The offset characteristics of these two toners were examined in the same manner as in Example 1 except that a roller having a surface composed of Daifuron was used as the fixing roller and the fusing temperature was changed to 190° to 200° C. In the case of the comparative sample, it was found that the offset phenomenon was conspicuous, but in the case of the sample of this invention, it was confirmed that the offset phenomenon was not caused to occur at all.
EXAMPLE 11
100 parts of the same polystyrene (A1) as used in Example 2 was mixed with 6 parts of MA-8 and 3 parts of Nigrosine Base EX, and the mixture was treated in the same manner as in Example 1 to obtain a sample A. The above procedures were repeated similarly by further adding 5 parts of Hoechst Wax C (amide was manufactured by Hoechst Japan), to obtain a sample B. The above procedures were repeated similarly by using 2 parts of zinc stearate instead of the Hoechst Wax C to obtain a sample C.
The offset characteristics of these three samples were examined in the same manner as in Example 1 except that a roller having a surface composed of Daifuron was used as the fixing roll and the fusing temperature was changed to 180° to 190° C. In each of these samples, it was confirmed that the offset phenomenon was not caused to occur at all.
At the pulverizing step of the toner-preparing process, it was found that in the case of samples B and C, occurrence of excessive pulverization was conspicuously reduced as compared with the case of the sample A and excessive pulverization was hardly caused.
EXAMPLE 12
100 parts of the same copolymer (A2) as used in Example 5 was mixed with 5 parts of Dia Black SH and 2 parts of Oil Black BS, and the mixture was treated in the same manner as in Example 1 to obtain a toner sample A. The above procedures were repeated similarly by further adding 1 part of barium stearate to obtain a toner sample B. The above procedures were repeated similarly by using 4 parts of Plast Flow (ethylene-bis-stearoyl amide manufactured by Nitto Kagaku) instead of the barium stearate to obtain a toner sample C.
The offset characteristics of the so obtained three toner samples were examined in the same manner as in Example 1 except that a roller having a surface composed of FEP was used as the fixing roller and the fusing temperature was changed to 180° to 190° C. In each of these toner samples, it was confirmed that the offset phonomenon was not caused to occur at all.
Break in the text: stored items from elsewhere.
[config.mk]
export PLATFORM = sky130hd
export DESIGN_NAME = interrupt_sequencer
export DESIGN_NICKNAME = d
export VERILOG_FILES = /design/src/rtl/interrupt_sequencer.sv
export SDC_FILE = /design/constraint.sdc
export NUM_CORES = 1
export LEC_CHECK = 0
export CAP_MARGIN = 25
export CORE_MARGIN = 2
export CORE_UTILIZATION = 45
export CTS_CLUSTER_SIZE = 40
export DETAILED_ROUTE_END_ITERATION = 10
export GPL_ROUTABILITY_DRIVEN = 0
export PLACE_DENSITY = 0.87
export SYNTH_ARGS = -nofsm -noshare
export SYNTH_HDL_FRONTEND = slang
export SYNTH_SLANG_ARGS = --single-unit
[constraint.sdc]
create_clock -name clk -period 2.7 [get_ports clk]
set_input_delay 0.27 -clock clk [delete_from_list [all_inputs] [get_ports clk]]
set_output_delay 0.27 -clock clk [all_outputs]
set_load 0.005 [all_outputs]
[src/rtl/interrupt_sequencer.sv]
// -----------------------------------------------------------------------------
// interrupt_sequencer
//
// Interrupt entry sequencer for the 16-bit pipelined RISC core. It latches a
// request and waits until no control transfer is in flight. It then stalls
// fetch and drains the pipeline for a fixed number of cycles. Next it pushes
// the 32-bit return PC (high half, then low half) and the flags through the
// memory stage. It reads the 32-bit handler vector from data memory and loads
// it into the PC.
//
// Ports:
//   clk               system clock, rising edge
//   reset             asynchronous, active-high reset
//   interrupt_signal  interrupt request, a one-cycle pulse suffices
//   branch_pending    control transfer in flight; defers entry from IDLE only
//   pc_current        PC of next unexecuted instruction (return address)
//   flags_in          current flag register (Z, N, C)
//   mem_rd_data       data-memory read data, valid one cycle after mem_rd_en
//   stall_fetch       hold PC and IF/ID, insert bubbles into decode
//   push_en           inject a stack push in the memory stage
//   push_data         word to push
//   mem_rd_en         vector read request
//   mem_rd_addr       vector read address
//   pc_load           load pc_load_value into the PC
//   pc_load_value     handler address
//   int_ack           one-cycle pulse when entry completes
//   busy              sequencer not idle
// -----------------------------------------------------------------------------
module interrupt_sequencer #(
    parameter logic [31:0] VECTOR_ADDR  = 32'h0,
    parameter int unsigned DRAIN_CYCLES = 3,
    parameter int unsigned FLAG_W       = 3
) (
    input  logic              clk,
    input  logic              reset,
    input  logic              interrupt_signal,
    input  logic              branch_pending,
    input  logic [31:0]       pc_current,
    input  logic [FLAG_W-1:0] flags_in,
    input  logic [15:0]       mem_rd_data,
    output logic              stall_fetch,
    output logic              push_en,
    output logic [15:0]       push_data,
    output logic              mem_rd_en,
    output logic [31:0]       mem_rd_addr,
    output logic              pc_load,
    output logic [31:0]       pc_load_value,
    output logic              int_ack,
    output logic              busy
);

    localparam int unsigned CNT_W = 4;

    // Last drain count value before moving on; zero drain cycles still spends
    // one cycle in DRAIN.
    localparam logic [CNT_W-1:0] DRAIN_LAST =
        CNT_W'((DRAIN_CYCLES == 32'd0) ? 32'd0 : (DRAIN_CYCLES - 32'd1));

    typedef enum logic [2:0] {
        IDLE     = 3'd0,
        DRAIN    = 3'd1,
        PUSH_HI  = 3'd2,
        PUSH_LO  = 3'd3,
        PUSH_FLG = 3'd4,
        VEC_HI   = 3'd5,
        VEC_LO   = 3'd6,
        LOAD     = 3'd7
    } state_e;

    state_e             state_q, state_d;
    logic               pend_q, pend_d;
    logic               again_q, again_d;
    logic               int_prev_q, int_prev_d;
    logic [31:0]        ret_pc_q, ret_pc_d;
    logic [15:0]        vec_hi_q, vec_hi_d;
    logic [CNT_W-1:0]   cnt_q, cnt_d;

    logic               leave_load;
    logic               req_rise;

    // State and datapath registers.
    always_ff @(posedge clk or posedge reset) begin
        if (reset) begin
            state_q    <= IDLE;
            pend_q     <= 1'b0;
            again_q    <= 1'b0;
            int_prev_q <= 1'b0;
            ret_pc_q   <= 32'h0;
            vec_hi_q   <= 16'h0;
            cnt_q      <= '0;
        end else begin
            state_q    <= state_d;
            pend_q     <= pend_d;
            again_q    <= again_d;
            int_prev_q <= int_prev_d;
            ret_pc_q   <= ret_pc_d;
            vec_hi_q   <= vec_hi_d;
            cnt_q      <= cnt_d;
        end
    end

    // Pending-request bookkeeping.
    // pend is cleared when LOAD completes unless the request line is high in
    // that cycle. A fresh request edge seen while busy is remembered in again
    // so it survives that clear. A level held across a whole sequence is the
    // same request, so it does not re-arm again.
    always_comb begin
        leave_load = (state_q == LOAD);
        req_rise   = interrupt_signal && !int_prev_q;
        int_prev_d = interrupt_signal;

        pend_d  = pend_q || interrupt_signal;
        again_d = again_q || (req_rise && (state_q != IDLE));

        if (leave_load) begin
            pend_d  = interrupt_signal || again_q;
            again_d = 1'b0;
        end
    end

    // Next-state and Moore output decode.
    always_comb begin
        state_d       = state_q;
        ret_pc_d      = ret_pc_q;
        vec_hi_d      = vec_hi_q;
        cnt_d         = cnt_q;
        push_en       = 1'b0;
        push_data     = 16'h0;
        mem_rd_en     = 1'b0;
        mem_rd_addr   = 32'h0;
        pc_load       = 1'b0;
        pc_load_value = 32'h0;
        int_ack       = 1'b0;
        stall_fetch   = (state_q != IDLE);
        busy          = (state_q != IDLE);

        case (state_q)
            IDLE: begin
                if (pend_q && !branch_pending) begin
                    state_d  = DRAIN;
                    ret_pc_d = pc_current;
                    cnt_d    = '0;
                end
            end

            DRAIN: begin
                cnt_d = cnt_q + 4'd1;
                if (cnt_q >= DRAIN_LAST) begin
                    state_d = PUSH_HI;
                end
            end

            PUSH_HI: begin
                push_en   = 1'b1;
                push_data = ret_pc_q[31:16];
                state_d   = PUSH_LO;
            end

            PUSH_LO: begin
                push_en   = 1'b1;
                push_data = ret_pc_q[15:0];
                state_d   = PUSH_FLG;
            end

            // Flags are taken live this cycle, zero-extended to a word.
            PUSH_FLG: begin
                push_en   = 1'b1;
                push_data = 16'(flags_in);
                state_d   = VEC_HI;
            end

            VEC_HI: begin
                mem_rd_en   = 1'b1;
                mem_rd_addr = VECTOR_ADDR;
                state_d     = VEC_LO;
            end

            // Read data here answers the VEC_HI request.
            VEC_LO: begin
                mem_rd_en   = 1'b1;
                mem_rd_addr = VECTOR_ADDR + 32'd1;
                vec_hi_d    = mem_rd_data;
                state_d     = LOAD;
            end

            // Read data here answers the VEC_LO request.
            LOAD: begin
                pc_load       = 1'b1;
                pc_load_value = {vec_hi_q, mem_rd_data};
                int_ack       = 1'b1;
                state_d       = IDLE;
            end

            default: begin
                state_d = IDLE;
            end
        endcase
    end

endmodule

==> impl_metrics.ini <==
[layout]
drive_gt1_frac = 0.207
area_delta_synth_final_pct = 37.9
final_common_cell = clkdlybuf4s50_1
regArea_mm2 = 0.00145
layout_common_cells = clkdlybuf4s50_1, dfrtp_1, mux2_4
nNetsFinal = 434
diodes = 0
nFillCells = 586
multi_input_area_mm2 = 0.00153

[grt]
globalRouteTotalUtil = 0.174
grt_pass1_wl_um = 10400
antenna_found_initial = 0
grt_overflow = 0
grt_pass1_vias = 2156
grt_max_degree = 33

[logic_synthesis]
synth_fa_ha_area_frac = 0.00769
yosys.area_share.simple = 0.131
async_flop_share = 1.00
synth_ff_type = dfrtp_1
syn_inst = 267
synth_top_family_by_area = multiplexers
syn_area_per_cell_um2 = 12.2
seq_area_frac_synth = 0.446
synth_compound_area_frac = 0.0257
syn_area_mm2 = 0.00326
yosysUniqueCellTypes = 37
synth_seq_cells = 58
synth_edf_count = 0
muxShareOfSynthArea = 0.262
synthXorXnorAreaFrac = 0.00538
yosysWarningCount = 0

[critical_path]
crit_path_max_incr_delay_ns = 0.63
worstPathMaxFanout = 14
path_cells = and3_2, buf_4, and2_1, clkdlybuf4s50_1
end_kind = output pin
crit_family = buffers and inverters
path_class = reg -> out
worstSetupStartpointType = flop
critPathLaunch = state_q[1]$_DFFE_PP0P_
cp.required_ns = 2.43
crit_buf_inv = 2
rr_startpoint = state_q[1]$_DFFE_PP0P_
crit_slowest_cell = dfrtp_1
worst_ep_arrival_time_ns = 2.19

[floorplanning]
chipWidth_um = 89.1
num_rows = 31
core_area_mm2 = 0.00714
die_h_um = 89.1
dieArea_mm2 = 0.00793
io_pins = 141
initial_core_util = 0.456

[timing]
setup_viol = 0
fin_worst_skew_ns = 0.00943
finalHoldViolCount = 0
rsz0062_at_grt = no
fmax_mhz = 407
fin_crit_ns = 2.46
hold-worst-slack_ns = 0.327
worst_pin_slew_ns = 0.572
setup_tns_ns = 0
relSlewSlack = 0.618
timing.final.crit_share = 0.910
drv_slew = 0

[route]
wl_per_cell_um = 13.7
via_per_inst = 4.57
ant_nets = 0
vias = 2197
wl_um = 6610
drtPass1Iterations = 4
route.detailed.drc = 0
drtIter0Drc = 60

[cts]
cts-root-buf = clkbuf_8
htree_levels = 3
clk_latency_ns = 0.32
path_clk_slew_ns = 0.07
cts_tree = built
cts_buffers = 9
cts_hold_buffers = 0
cts_sinks = 58
clock_path_buffers = 2

[placement]
port_buffers = 109
dp_hpwl_um = 4980

[job]
max-cap-violations = 0

[power]
power_frac_comb = 0.478
total_power_w = 0.00455
vdd_drop_max_v = 0.000588
p_clk_frac = 0.170
p_seq_frac = 0.353
swShare = 0.308
p_int_w = 0.00315
power-per-cell-area_mw_per_mm2 = 1010
switchingPower_w = 0.00140
total_leakage_power_nw = 2.11

[hold_path]
hold_class = in -> async

[run_status]
status = complete, no violations
[cells in the mapped netlist (2+ instances only)]
cell type	count	area, µm²
o21ai_0	6	30.0
buf_6	7	78.8
mux2_4	38	571
clkbuf_1	2	7.51
nor2_1	15	56.3
nor2b_1	2	12.5
and2_1	33	206
nand2_1	5	18.8
mux2_2	10	113
ha_1	2	25.0
nand3b_4	2	40.0
buf_2	6	30.0
inv_1	8	30.0
nand3_1	3	15.0
mux2i_1	17	170
dfrtp_1	58	1450
buf_4	33	248
[final cells by class]
class,count,area share
clock buffer,11,0.0315
clock inverter,5,0.0120
inverter,8,0.00669
multi-input combinational,183,0.340
sequential,58,0.323
tap,99,0.0276
timing repair buffer,117,0.259
[worst paths after layout]
check	to	slack, ns	cells after the start
setup / recovery	pc_load_value[17]	0.24	4
hold / removal	state_q[1]$_DFFE_PP0P_	0.33	2
setup reg to reg	ret_pc_q[12]$_DFFE_PP0P_	0.79	4
hold reg to reg	pend_q$_DFF_PP0_	0.49	1
max in group asynchronous	ret_pc_q[21]$_DFFE_PP0P_	1.81	3
min in group clk	int_prev_q$_DFF_PP0_	0.48	1
[logic make-up (layout without fill, tap and decap cells)]
family / after synthesis / count (layout)
buffers and inverters: 56 / 141
adders and majority gates: 2 / 2
other: 1 / 31
AOI/OAI and AO/OA: 13 / 13
xor gates and xnor gates: 2 / 2
muxes: 65 / 65
and+or+nand+nor: 70 / 70
DFF: 58 / 58
[metrics by stage]
stage | std cells | area (µm²) | setup WS (ns) | util
floorplan | 297 | 3370 | 1.00 | -
global placement | 465 | 4290 | 0.504 | 0.601
CTS | 481 | 4490 | 0.0954 | 0.629
detailed placement | 465 | 4290 | 0.464 | 0.601
global route | 481 | 4490 | 0.103 | 0.629
finish | 481 | 4490 | 0.244 | 0.629
[per-layer routing]
metal  up-vias  GRT usage  routed length (µm)
met1      1038      0.227                2840
met3         4     0.0656                 609
li1       1046          -                   -
met5         -          0                   0
met2       109      0.274                3100
met4         0     0.0488                  49
[worst reg2reg max path: stages (launching register included)]
cell      delay [ns]
dfrtp_1         0.54
nor2_4          0.21
nand3b_4        0.40
buf_4           0.35
mux2_4          0.30
[registers in the layout (all words and copies together), names as in the netlist]
register,flops
state_q,3
again_q,1
cnt_q,4
vec_hi_q,16
ret_pc_q,32
int_prev_q,1
pend_q,1
[power groups by stage]
stage               registers, W  logic, W  clock network [W]
finish                   0.00161   0.00218           0.000774
global route             0.00167   0.00238           0.000841
CTS                      0.00160   0.00221           0.000798
detailed placement       0.00161   0.00220                  0
global placement         0.00158   0.00213                  0
floorplan                0.00149   0.00157                  0
[timing repair]
action                     CTS  global route
gates resized for setup      0             2
buffers inserted             0             0
setup endpoints to repair    0             8
No activity file was read; power rests on OpenSTA's default activity.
When these toners were used repeatedly, it was found that in the case of samples B and C the frictional charge characteristics were not changed for a longer time than in the case of the sample A and the samples B and C had a longer life than the sample A.
EXAMPLE 13
95 parts of a styrene (85 parts)-ethylhexyl acrylate (15 parts) copolymer (Mn/Mn=4.5; Mn=11,000; B & R=135±2° C.; Tg=74° C.) and 5 parts of polyvinyl butyral (Mw/Mn=2.4; Mn=23000; B & R=115±2° C.; Tg=62° C.) were mixed with 6 parts of Peares 155, 1.5 parts of Nigrosine Base EX and 5 parts of Plast Flow, and the mixture was treated in the same manner as in Example 1 to obtain a toner.
The offset characteristics of the so obtained toner were examined in the same manner as in Example 1 except that a roller having a surface composed of FEP was used as the fixing roller and the fusing temperature was changed to 160° to 170° C. It was confirmed that the offset phenomenon was not caused to occur at all.
EXAMPLE 14
100 parts of a styrene (95 parts)-lauryl methacrylate (5 parts) copolymer (Mw/Mn=4.6; Mn=10,000; B & R=135±2° C.; Tg=91° C.) was mixed with 5 parts of MA-8, 2.5 parts of Nigrosine EX and 5 parts of Hoechst Wax C, and the mixture was treated in the same manner as in Example 1 to obtain a toner.
The offset characteristics of the so obtained toner were examined in the same manner as in Example 1 except that a roller having a surface composed of FEP was used as the fixing roller and the fusing temperature was changed to 170° to 180° C. It was confirmed that the offset phenomenon was not caused to occur at all.